DHS S&T Studies Use of K9 Teams in Active Shooting Events

The Department of Homeland Security's Science and Technology Directorate is exploring ways to deploy security dogs in unconventional scenarios.

DHS S&T said Thursday it partnered with other entities to study the use of K9 teams for new applications such as path clearance and explosive detection during active shooter scenarios.

The directorate worked with the Counterterrorism Advanced Training Center and Battelle Memorial Institute in September to demonstrate this concept.

Experts from S&T’s Detection Canine Program joined law enforcement practitioners to discuss roles and needed training for the concept's application in active shooter scenarios.

The demonstrations put first responders and K9 teams in simulated scenarios that featured realistic gunfire, hidden bombs, smoke and actors who played shooters and injured victims.

S&T then used the gathered data to assess the teams' performance and identify ways to integrate bomb detection personnel with first responders for such a scenario.

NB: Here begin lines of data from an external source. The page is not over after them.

`src/rtl/ex_flag_stage.sv`:
```
// ex_flag_stage: execute-stage back end sitting directly downstream of the ALU.
// It owns the architectural C/Z flags, applies conditional execution, registers
// the surviving instruction into the EX/MEM pipeline register, and keeps a
// saturating count of instructions squashed by a failed condition.
//
// Ports:
//   clk, rst_n          rising-edge clock, asynchronous active-low reset
//   valid_in            ALU stage holds a real instruction this cycle
//   alu_result          ALU output, bit DATA_W is the carry out
//   alu_z               ALU zero flag for alu_result[DATA_W-1:0]
//   cond_in             00 always, 10 if C, 01 if Z, 11 reserved (always)
//   c_wr_in, z_wr_in    instruction writes C / Z
//   rd_in, reg_wr_in    destination register and its write enable
//   mem_z_wr, mem_z_val older load in MEM updates Z this cycle, with this value
//   stall               hold this stage
//   flush               kill the instruction entering this stage (beats stall)
//   valid_out, result_out, rd_out, reg_wr_out   EX/MEM pipeline register
//   c_flag, z_flag      architectural flags
//   squash_cnt          saturating count of condition-failed instructions
module ex_flag_stage #(
    parameter int unsigned DATA_W = 16,
    parameter int unsigned REG_AW = 3,
    parameter int unsigned CNT_W  = 8
) (
    input  logic              clk,
    input  logic              rst_n,
    input  logic              valid_in,
    input  logic [DATA_W:0]   alu_result,
    input  logic              alu_z,
    input  logic [1:0]        cond_in,
    input  logic              c_wr_in,
    input  logic              z_wr_in,
    input  logic [REG_AW-1:0] rd_in,
    input  logic              reg_wr_in,
    input  logic              mem_z_wr,
    input  logic              mem_z_val,
    input  logic              stall,
    input  logic              flush,
    output logic              valid_out,
    output logic [DATA_W-1:0] result_out,
    output logic [REG_AW-1:0] rd_out,
    output logic              reg_wr_out,
    output logic              c_flag,
    output logic              z_flag,
    output logic [CNT_W-1:0]  squash_cnt
);

    localparam logic [1:0] COND_IF_Z = 2'b01;
    localparam logic [1:0] COND_IF_C = 2'b10;

    logic              z_eff;
    logic              cond_pass;
    logic              z_after_load;

    logic              valid_nxt;
    logic [DATA_W-1:0] result_nxt;
    logic [REG_AW-1:0] rd_nxt;
    logic              reg_wr_nxt;
    logic              c_nxt;
    logic              z_nxt;
    logic [CNT_W-1:0]  cnt_nxt;

    // Condition check sees the older load's Z when it lands this cycle.
    always_comb begin
        z_eff = mem_z_wr ? mem_z_val : z_flag;
        unique case (cond_in)
            COND_IF_Z: cond_pass = z_eff;
            COND_IF_C: cond_pass = c_flag;
            default:   cond_pass = 1'b1;
        endcase
    end

    // Z as updated by the older load only; the load is never stalled or flushed here.
    assign z_after_load = mem_z_wr ? mem_z_val : z_flag;

    // Next-state selection, in priority order: stall, flush, bubble, pass, squash.
    always_comb begin
        valid_nxt  = valid_out;
        result_nxt = result_out;
        rd_nxt     = rd_out;
        reg_wr_nxt = reg_wr_out;
        c_nxt      = c_flag;
        z_nxt      = z_after_load;
        cnt_nxt    = squash_cnt;

        if (stall && !flush) begin
            // everything holds except the older load's Z update
        end else if (flush || !valid_in) begin
            valid_nxt  = 1'b0;
            reg_wr_nxt = 1'b0;
        end else if (cond_pass) begin
            valid_nxt  = 1'b1;
            result_nxt = alu_result[DATA_W-1:0];
            rd_nxt     = rd_in;
            reg_wr_nxt = reg_wr_in;
            if (c_wr_in) begin
                c_nxt = alu_result[DATA_W];
            end
            // This instruction is younger than the load, so its Z wins.
            if (z_wr_in) begin
                z_nxt = alu_z;
            end
        end else begin
            // Retires as a NOP; result and rd still load for debug visibility.
            valid_nxt  = 1'b1;
            result_nxt = alu_result[DATA_W-1:0];
            rd_nxt     = rd_in;
            reg_wr_nxt = 1'b0;
            if (squash_cnt != {CNT_W{1'b1}}) begin
                cnt_nxt = squash_cnt + CNT_W'(1);
            end
        end
    end

    // EX/MEM pipeline register, flags and squash counter.
    always_ff @(posedge clk or negedge rst_n) begin
        if (!rst_n) begin
            valid_out  <= 1'b0;
            result_out <= '0;
            rd_out     <= '0;
            reg_wr_out <= 1'b0;
            c_flag     <= 1'b0;
            z_flag     <= 1'b0;
            squash_cnt <= '0;
        end else begin
            valid_out  <= valid_nxt;
            result_out <= result_nxt;
            rd_out     <= rd_nxt;
            reg_wr_out <= reg_wr_nxt;
            c_flag     <= c_nxt;
            z_flag     <= z_nxt;
            squash_cnt <= cnt_nxt;
        end
    end

endmodule
```
`config.mk`:
```
export PLATFORM = sky130hd
export DESIGN_NAME = ex_flag_stage
export DESIGN_NICKNAME = d
export VERILOG_FILES = /design/src/rtl/ex_flag_stage.sv
export SDC_FILE = /design/constraint.sdc
export NUM_CORES = 1
export LEC_CHECK = 0
export CAP_MARGIN = 0
export CORE_ASPECT_RATIO = 0.75
export CORE_MARGIN = 3
export CORE_UTILIZATION = 43
export CTS_CLUSTER_DIAMETER = 30
export CTS_CLUSTER_SIZE = 30
export DETAILED_ROUTE_END_ITERATION = 6
export PLACE_DENSITY = 0.89
export SYNTH_ARGS = -nofsm -noshare
export SYNTH_HDL_FRONTEND = slang
export SYNTH_SLANG_ARGS = --single-unit
export TNS_END_PERCENT = 30
```
`constraint.sdc`:
```
create_clock -name clk -period 3.4 [get_ports clk]
set_input_delay 0.51 -clock clk [delete_from_list [all_inputs] [get_ports clk]]
set_output_delay 0.51 -clock clk [all_outputs]
set_load 0.01 [all_outputs]
```
==> results.py, run 1 <==
metrics = {
    "run_status": {
        "status": "finished, final reports clean",
    },
    "global_routing": {
        "overall_global_routing_usage_pct": 18.2,
        "grt_pass1_wl_um": 5230,
        "via_count_of_the_first_global_routing_pass": 1145,
        "largest_net_degree_at_the_start_of_global_routing": 32,
        "grt_antenna_before_repair": 0,
        "grt.overflow.total": 0,
    },
    "detailed_routing": {
        "wirelength_routed_um": 3060,
        "route.vias.total": 1021,
        "avgViaCountPerCell": 4.96,
        "drt_first_iter_violations": 32,
        "drtPass1Iterations": 4,
        "route.detailed.drc": 0,
        "route.antenna.remaining_nets": 0,
        "routed_wirelength_normalized_by_instance_count_um": 14.9,
    },
    "layout": {
        "layout-drive-gt1-share_pct": 17.6,
        "post-route-util_pct": 76.2,
        "antenna_diode_count": 0,
        "ff_latch_area_um2": 776,
        "multi_input_comb_area_um2": 562,
        "area_delta_synth_final_pct": 58.2,
        "num-fill-cells": 190,
        "finish.net_count": 205,
    },
    "yosys": {
        "adder_and_majority_cell_fraction_of_the_synthesized_area_pct": 2.78,
        "postSynthNetCount": 135,
        "synth_top_cell_area_share_pct": 57.5,
        "synth.cell_area_um2": 1350,
        "yosys.area_share.simple_pct": 9.92,
        "largest_family_of_logic_cells_by_synthesized_area": "multiplexers",
        "postSynthRegisterBits": 31,
        "netlist-cell-type-count": 25,
        "ys_top_cells_by_count": "31 x sky130_fd_sc_hd__dfrtp_1, 16 x sky130_fd_sc_hd__mux2_2, 7 x sky130_fd_sc_hd__xnor2_1, 6 x sky130_fd_sc_hd__nand3_1, 6 x sky130_fd_sc_hd__nor2_1",
        "yosys_warnings": 0,
        "synth-async-reset-ratio_pct": 100,
        "syn_avg_cell_area_um2": 13.6,
        "synth_top_cells_by_area": "sky130_fd_sc_hd__dfrtp_1 57%, sky130_fd_sc_hd__mux2_2 13%, sky130_fd_sc_hd__xnor2_1 4.5%",
        "post_synth_xor_xnor_area_pct": 4.54,
        "synth.yosys.seq_area_share_pct": 57.5,
        "synth_compound_gate_area_share_pct": 4.36,
        "syn-instance-count": 99,
        "dominant_cell_type_by_area_after_synthesis": "sky130_fd_sc_hd__dfrtp_1",
        "synth-edff-count": 0,
        "dominantRegCellSynth": "sky130_fd_sc_hd__dfrtp_1",
        "synth.area.mux_share_pct": 19.6,
        "synthMostInstantiatedCell": "sky130_fd_sc_hd__dfrtp_1",
    },
    "sta": {
        "layout_min_cycle_time_ns": 2.32,
        "grt_setup_unrepaired": "no",
        "setup_viol_count_final": 0,
        "timing.slew.headroom_pct": 64.7,
        "finalSetupTns_ns": 0,
        "finalHoldViolCount": 0,
        "worst_pin_slew_ns": 0.530,
        "final.period_utilization_pct": 68.1,
        "achievable-frequency_mhz": 432,
        "clock_skew_ns": 0.00609,
        "final_max_slew_viol_count": 0,
    },
    "floorplanning": {
        "initial_core_util_pct": 48.2,
        "core_area_um2": 2800,
        "total_die_area_um2": 3850,
        "ioPinCount": 64,
        "std_cell_rows": 16,
        "die_height_um": 54.5,
        "die_width_um": 70.7,
    },
    "power_and_ir_drop": {
        "p_sw_share_pct": 25.9,
        "combinationalPowerShare_pct": 29.7,
        "total_leakage_power_nw": 0.884,
        "power.internal_mw": 0.837,
        "worst_ir_drop_vdd_v": 0.000331,
        "power.share.clock_pct": 26.9,
        "switchingPower_mw": 0.292,
        "power.density_nw_per_um2": 529,
        "pwr-share-seq_pct": 43.4,
    },
    "clock_tree": {
        "clock_tree_from_tritoncts": "done",
        "cts_root_buf": "sky130_fd_sc_hd__clkbuf_8",
        "tritoncts.num_buffers": 5,
        "cts_sinks": 31,
        "htreeDepth": 2,
        "worst_skew_pair.late_latency_ns": 0.27,
        "post-cts-setup-buffer-count": 0,
        "cts.reportedPaths.clkPinSlew_ns": 0.06,
        "cts_hold_buf": 0,
        "cts_buffer_depth": 2,
        "cts_repair_resize_count": 0,
    },
    "worst_setup_path": {
        "timing.critical_path.required_ns": 3.56,
        "cp_capture_type": "flop",
        "critPathKind": "in2reg",
        "path_max_fanout": 7,
        "timing.critical_path.from_type": "input pin",
        "cp.arrival_ns": 2.48,
    },
    "flow_run": {
        "max_cap_viol_count": 0,
    },
    "placement": {
        "port_buffers": 63,
        "place.gp.congestion": 0.906,
        "dpl_hpwl_um": 2310,
    },
    "hold_path": {
        "worstHoldPathType": "reg2reg",
    },
}
[layer usage]
metal  vias up  wire (um)  GRT usage [%]
met1       478       1340           21.4
li1        489          -              -
met5         -          0              0
met4         0         25           7.50
met2        50       1350           29.1
met3         4        349           8.99
[metrics by stage]
| step | std cells | worst slack [ns] | cell area, um2 | hold WS, ns | total power, mW |
|---|---|---|---|---|---|
| floorplan | 99 | 1.44 | 1350 | 0.214 | 0.621 |
| global placement | 198 | 0.862 | 2040 | 0.469 | 0.824 |
| detailed placement | 198 | 0.803 | 2040 | 0.477 | 0.837 |
| CTS | 206 | 1.08 | 2140 | 0.491 | 1.15 |
| global route | 206 | 0.979 | 2140 | 0.507 | 1.20 |
| finish | 206 | 1.08 | 2140 | 0.484 | 1.13 |
[placed cells by master, fill, tap and decap left out]
master | Yosys | layout
sky130_fd_sc_hd__nand4b_1 | 1 | 1
sky130_fd_sc_hd__dfrtp_1 | 31 | 31
sky130_fd_sc_hd__nor3b_2 | 0 | 1
sky130_fd_sc_hd__buf_4 | 0 | 2
sky130_fd_sc_hd__nand4_1 | 1 | 1
sky130_fd_sc_hd__xnor2_1 | 7 | 7
sky130_fd_sc_hd__nand3b_1 | 1 | 1
sky130_fd_sc_hd__nand2_4 | 1 | 1
sky130_fd_sc_hd__clkbuf_8 | 0 | 7
sky130_fd_sc_hd__nand3_1 | 6 | 6
sky130_fd_sc_hd__and4_1 | 1 | 1
sky130_fd_sc_hd__mux2_2 | 16 | 16
sky130_fd_sc_hd__and3_1 | 1 | 1
sky130_fd_sc_hd__a31oi_1 | 2 | 2
sky130_fd_sc_hd__ha_1 | 3 | 3
sky130_fd_sc_hd__o22ai_1 | 1 | 1
sky130_fd_sc_hd__a21o_1 | 1 | 1
sky130_fd_sc_hd__nand2_1 | 5 | 5
sky130_fd_sc_hd__clkdlybuf4s50_1 | 0 | 63
sky130_fd_sc_hd__a21oi_1 | 1 | 1
sky130_fd_sc_hd__a2111oi_4 | 1 | 1
sky130_fd_sc_hd__mux2i_1 | 1 | 1
sky130_fd_sc_hd__mux2_1 | 4 | 4
sky130_fd_sc_hd__nand2b_1 | 1 | 1
sky130_fd_sc_hd__clkbuf_1 | 0 | 1
sky130_fd_sc_hd__mux2_4 | 2 | 2
sky130_fd_sc_hd__inv_1 | 2 | 2
sky130_fd_sc_hd__nor2_1 | 6 | 6
[state kept, by name (all words and copies together) (netlist names)]
name / count
reg_wr_out: 1
z_flag: 1
valid_out: 1
squash_cnt: 8
c_flag: 1
rd_out: 3
result_out: 16
[path summary, 6_finish.rpt]
path,from,endpoint,slack [ns],cells past startpoint
max in group asynchronous,rst_n,result_out[9],2.48,2
worst min register to register,squash_cnt[6],squash_cnt[6],0.48,1
worst max register to register,z_flag,squash_cnt[1],1.63,4
worst max-delay path,cond_in[0],squash_cnt[1],1.08,7
min in group asynchronous,rst_n,c_flag,0.63,2
worst min-delay path,squash_cnt[6],squash_cnt[6],0.48,1
[logic make-up after synthesis]
group,count (synthesis)
DFF,31
and+or+nand+nor,25
muxes,23
xor gates and xnor gates,7
AOI/OAI and AO/OA,6
buffers and inverters,4
adders and majority gates,3
[worst max-delay path, stage by stage]
cell and delay, ns:
sky130_fd_sc_hd__clkdlybuf4s50_1 0.50, sky130_fd_sc_hd__inv_1 0.05, sky130_fd_sc_hd__ha_1 0.28, sky130_fd_sc_hd__a21o_1 0.21
sky130_fd_sc_hd__a2111oi_4 0.51, sky130_fd_sc_hd__nand2_4 0.09, sky130_fd_sc_hd__mux2_4 0.32
[area by class of cell]
class | count | area share, %
clock buffers | 8 | 4.69
repair buffers | 65 | 30.2
well taps | 36 | 2.11
flip-flops and latches | 31 | 36.3
inverters | 2 | 0.351
multi-input cells | 64 | 26.3
[power by group through the flow]
stage	registers [mW]	logic (mW)	clock network [mW]
after floorplan	0.524	0.0969	0
after global placement	0.494	0.330	0
after detailed placement	0.498	0.338	0
after CTS	0.493	0.340	0.317
after global routing	0.501	0.361	0.338
final	0.491	0.335	0.304
No activity file was read; power rests on OpenSTA's default activity.
==> inputs of run 2 (changes only) <==
--- a/config.mk
+++ b/config.mk
@@ -8,11 +8,11 @@
 export CAP_MARGIN = 0
 export CORE_ASPECT_RATIO = 0.75
 export CORE_MARGIN = 3
-export CORE_UTILIZATION = 43
+export CORE_UTILIZATION = 40
 export CTS_CLUSTER_DIAMETER = 30
 export CTS_CLUSTER_SIZE = 30
 export DETAILED_ROUTE_END_ITERATION = 6
-export PLACE_DENSITY = 0.89
+export PLACE_DENSITY = 0.84
 export SYNTH_ARGS = -nofsm -noshare
 export SYNTH_HDL_FRONTEND = slang
 export SYNTH_SLANG_ARGS = --single-unit
==> constraint.sdc (replaced) <==
create_clock -name clk -period 2.3 [get_ports clk]
set_input_delay 0.345 -clock clk [delete_from_list [all_inputs] [get_ports clk]]
set_output_delay 0.345 -clock clk [all_outputs]
set_load 0.01 [all_outputs]
==> results.py, run 2 (same netlist as run 1, synthesis figures left out) <==
metrics = {
    "power_and_ir_drop": {
        "power.total_mw": 1.68,
        "power.density_nw_per_um2": 780,
        "total_leakage_power_nw": 0.899,
        "worst_ir_drop_vdd_v": 0.000531,
    },
    "clock_tree": {
        "cts_sinks": 31,
        "cts_root_buf": "sky130_fd_sc_hd__clkbuf_8",
        "cts_repair_resize_count": 0,
        "cts_hold_buf": 0,
        "cts_buffer_depth": 2,
        "cts.reportedPaths.clkPinSlew_ns": 0.07,
        "htreeDepth": 2,
        "tritoncts.num_buffers": 5,
        "clock_tree_from_tritoncts": "done",
        "worst_skew_pair.late_latency_ns": 0.28,
        "post-cts-setup-buffer-count": 0,
    },
    "worst_setup_path": {
        "critPathKind": "in2reg",
        "critical-path-slowest-cell": "sky130_fd_sc_hd__clkdlybuf4s50_1",
        "worst-path-buf-inv": 3,
        "cp.arrival_ns": 2.20,
        "cp_capture_type": "flop",
        "critical-path-top-delay-family": "buffers and inverters",
        "path_max_fanout": 7,
        "critical_path.max_stage_delay_ns": 0.49,
        "timing.critical_path.from_type": "input pin",
        "timing.critical_path.required_ns": 2.46,
        "crit_path_cell_trace": "clkdlybuf4s50_1, inv_1, ha_1, a21o_1, a2111oi_4, buf_4, nand2_4, mux2_4",
    },
    "layout": {
        "most-common-layout-cells": "63 x sky130_fd_sc_hd__clkdlybuf4s50_1, 31 x sky130_fd_sc_hd__dfrtp_1, 16 x sky130_fd_sc_hd__mux2_2",
        "finish.net_count": 208,
        "number_of_flip_flops_under_the_largest_register_name": 16,
        "layout_top_registers": "result_out (16), squash_cnt (8), rd_out (3)",
        "layout-drive-gt1-share_pct": 19.1,
        "registers.top_by_ff_count": "result_out",
        "layout.cells.most_common": "sky130_fd_sc_hd__clkdlybuf4s50_1",
        "antenna_diode_count": 0,
        "multi_input_comb_area_um2": 562,
        "layout.cells.non_filler": 211,
        "area_delta_synth_final_pct": 60.1,
        "ff_latch_area_um2": 776,
        "num-fill-cells": 225,
    },
    "hold_path": {
        "worstHoldPathType": "in2async",
    },
    "sta": {
        "final_max_slew_viol_count": 0,
        "clock_skew_ns": 0.00661,
        "worst_pin_slew_ns": 0.377,
        "achievable-frequency_mhz": 489,
        "final.period_utilization_pct": 88.9,
        "finalHoldViolCount": 0,
        "finalSetupTns_ns": 0,
        "layout_min_cycle_time_ns": 2.04,
        "grt_setup_unrepaired": "no",
        "setup_viol_count_final": 0,
        "timing.hold.ws_ns": 0.442,
        "timing.slew.headroom_pct": 74.9,
    },
    "placement": {
        "numPlacedInstances": 203,
        "dpl_hpwl_um": 2410,
        "place.gp.congestion": 0.802,
        "port_buffers": 63,
    },
    "detailed_routing": {
        "route.detailed.drc": 0,
        "wirelength_routed_um": 3160,
        "routed_wirelength_normalized_by_instance_count_um": 15.0,
        "drt_first_iter_violations": 44,
        "route.antenna.remaining_nets": 0,
        "avgViaCountPerCell": 5.03,
        "route.vias.total": 1061,
        "drtPass1Iterations": 4,
    },
    "floorplanning": {
        "core_area_um2": 3080,
        "ioPinCount": 64,
        "total_die_area_um2": 4120,
        "std_cell_rows": 17,
        "die_height_um": 56.3,
        "die_width_um": 73.1,
        "initial_core_util_pct": 43.8,
    },
    "global_routing": {
        "largest_net_degree_at_the_start_of_global_routing": 32,
        "grt_pass1_wl_um": 5570,
        "via_count_of_the_first_global_routing_pass": 1173,
        "grt_antenna_before_repair": 0,
        "overall_global_routing_usage_pct": 18.0,
        "grt.overflow.total": 0,
    },
    "run_status": {
        "status": "finished, final reports clean",
    },
    "flow_run": {
        "max_cap_viol_count": 0,
    },
}
==> run 2: cell count changes in the layout (fill, tap and decap cells not counted) <==
cell | previous run | this run
sky130_fd_sc_hd__buf_4 | 2 | 5
==> run 2: metal layers <==
metal,global-route usage (%),wire [um],vias to the layer above
met5,0,0,-
met4,8.68,74,0
met3,8.59,279,8
met2,27.3,1570,45
met1,21.2,1240,513
li1,-,-,495
==> run 2: worst paths after layout <==
| path | from | to | slack (ns) | cells after the start |
|---|---|---|---|---|
| min reg2reg | result_out[1] | result_out[1] | 0.49 | 1 |
| min | rst_n | reg_wr_out | 0.44 | 2 |
| max reg2reg | z_flag | squash_cnt[1] | 0.58 | 5 |
| max in group asynchronous | rst_n | squash_cnt[7] | 1.57 | 2 |
| min in group clk | result_out[1] | result_out[1] | 0.49 | 1 |
| max | cond_in[0] | squash_cnt[1] | 0.26 | 8 |
==> run 2: area by class of cell <==
class,instances,area share (%)
multi-input combinational,64,26.0
tap,38,2.20
inverter,2,0.347
clock buffer,8,4.63
timing repair buffer,68,30.9
sequential,31,35.9
==> run 2: stage by stage <==
stage | setup WS, ns | instance area [um2] | util [%]
floorplan | 0.503 | 1350 | -
global placement | 0.0196 | 2060 | 66.8
detailed placement | -0.0292 | 2060 | 66.8
CTS | 0.260 | 2160 | 70.1
global route | 0.172 | 2160 | 70.1
finish | 0.256 | 2160 | 70.1
==> run 2: power breakdown <==
| part | total (mW) | switching [mW] | internal (mW) |
|---|---|---|---|
| Sequential | 0.726 | 0.0785 | 0.648 |
| Clock | 0.459 | 0.187 | 0.273 |
| Combinational | 0.499 | 0.177 | 0.322 |
| Total | 1.68 | 0.442 | 1.24 |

“Based on our first two active shooter response pilot demonstrations, it’s fair to say that explosive detection canine teams can potentially be a great asset to first responders during an active shooting scenario,” said Don Roberts, who manages the S&T Detection Canine Program.

“However, we will need to conduct more studies and collect more data on the canine teams specifically, before we can draw any statistically significant conclusions," he added.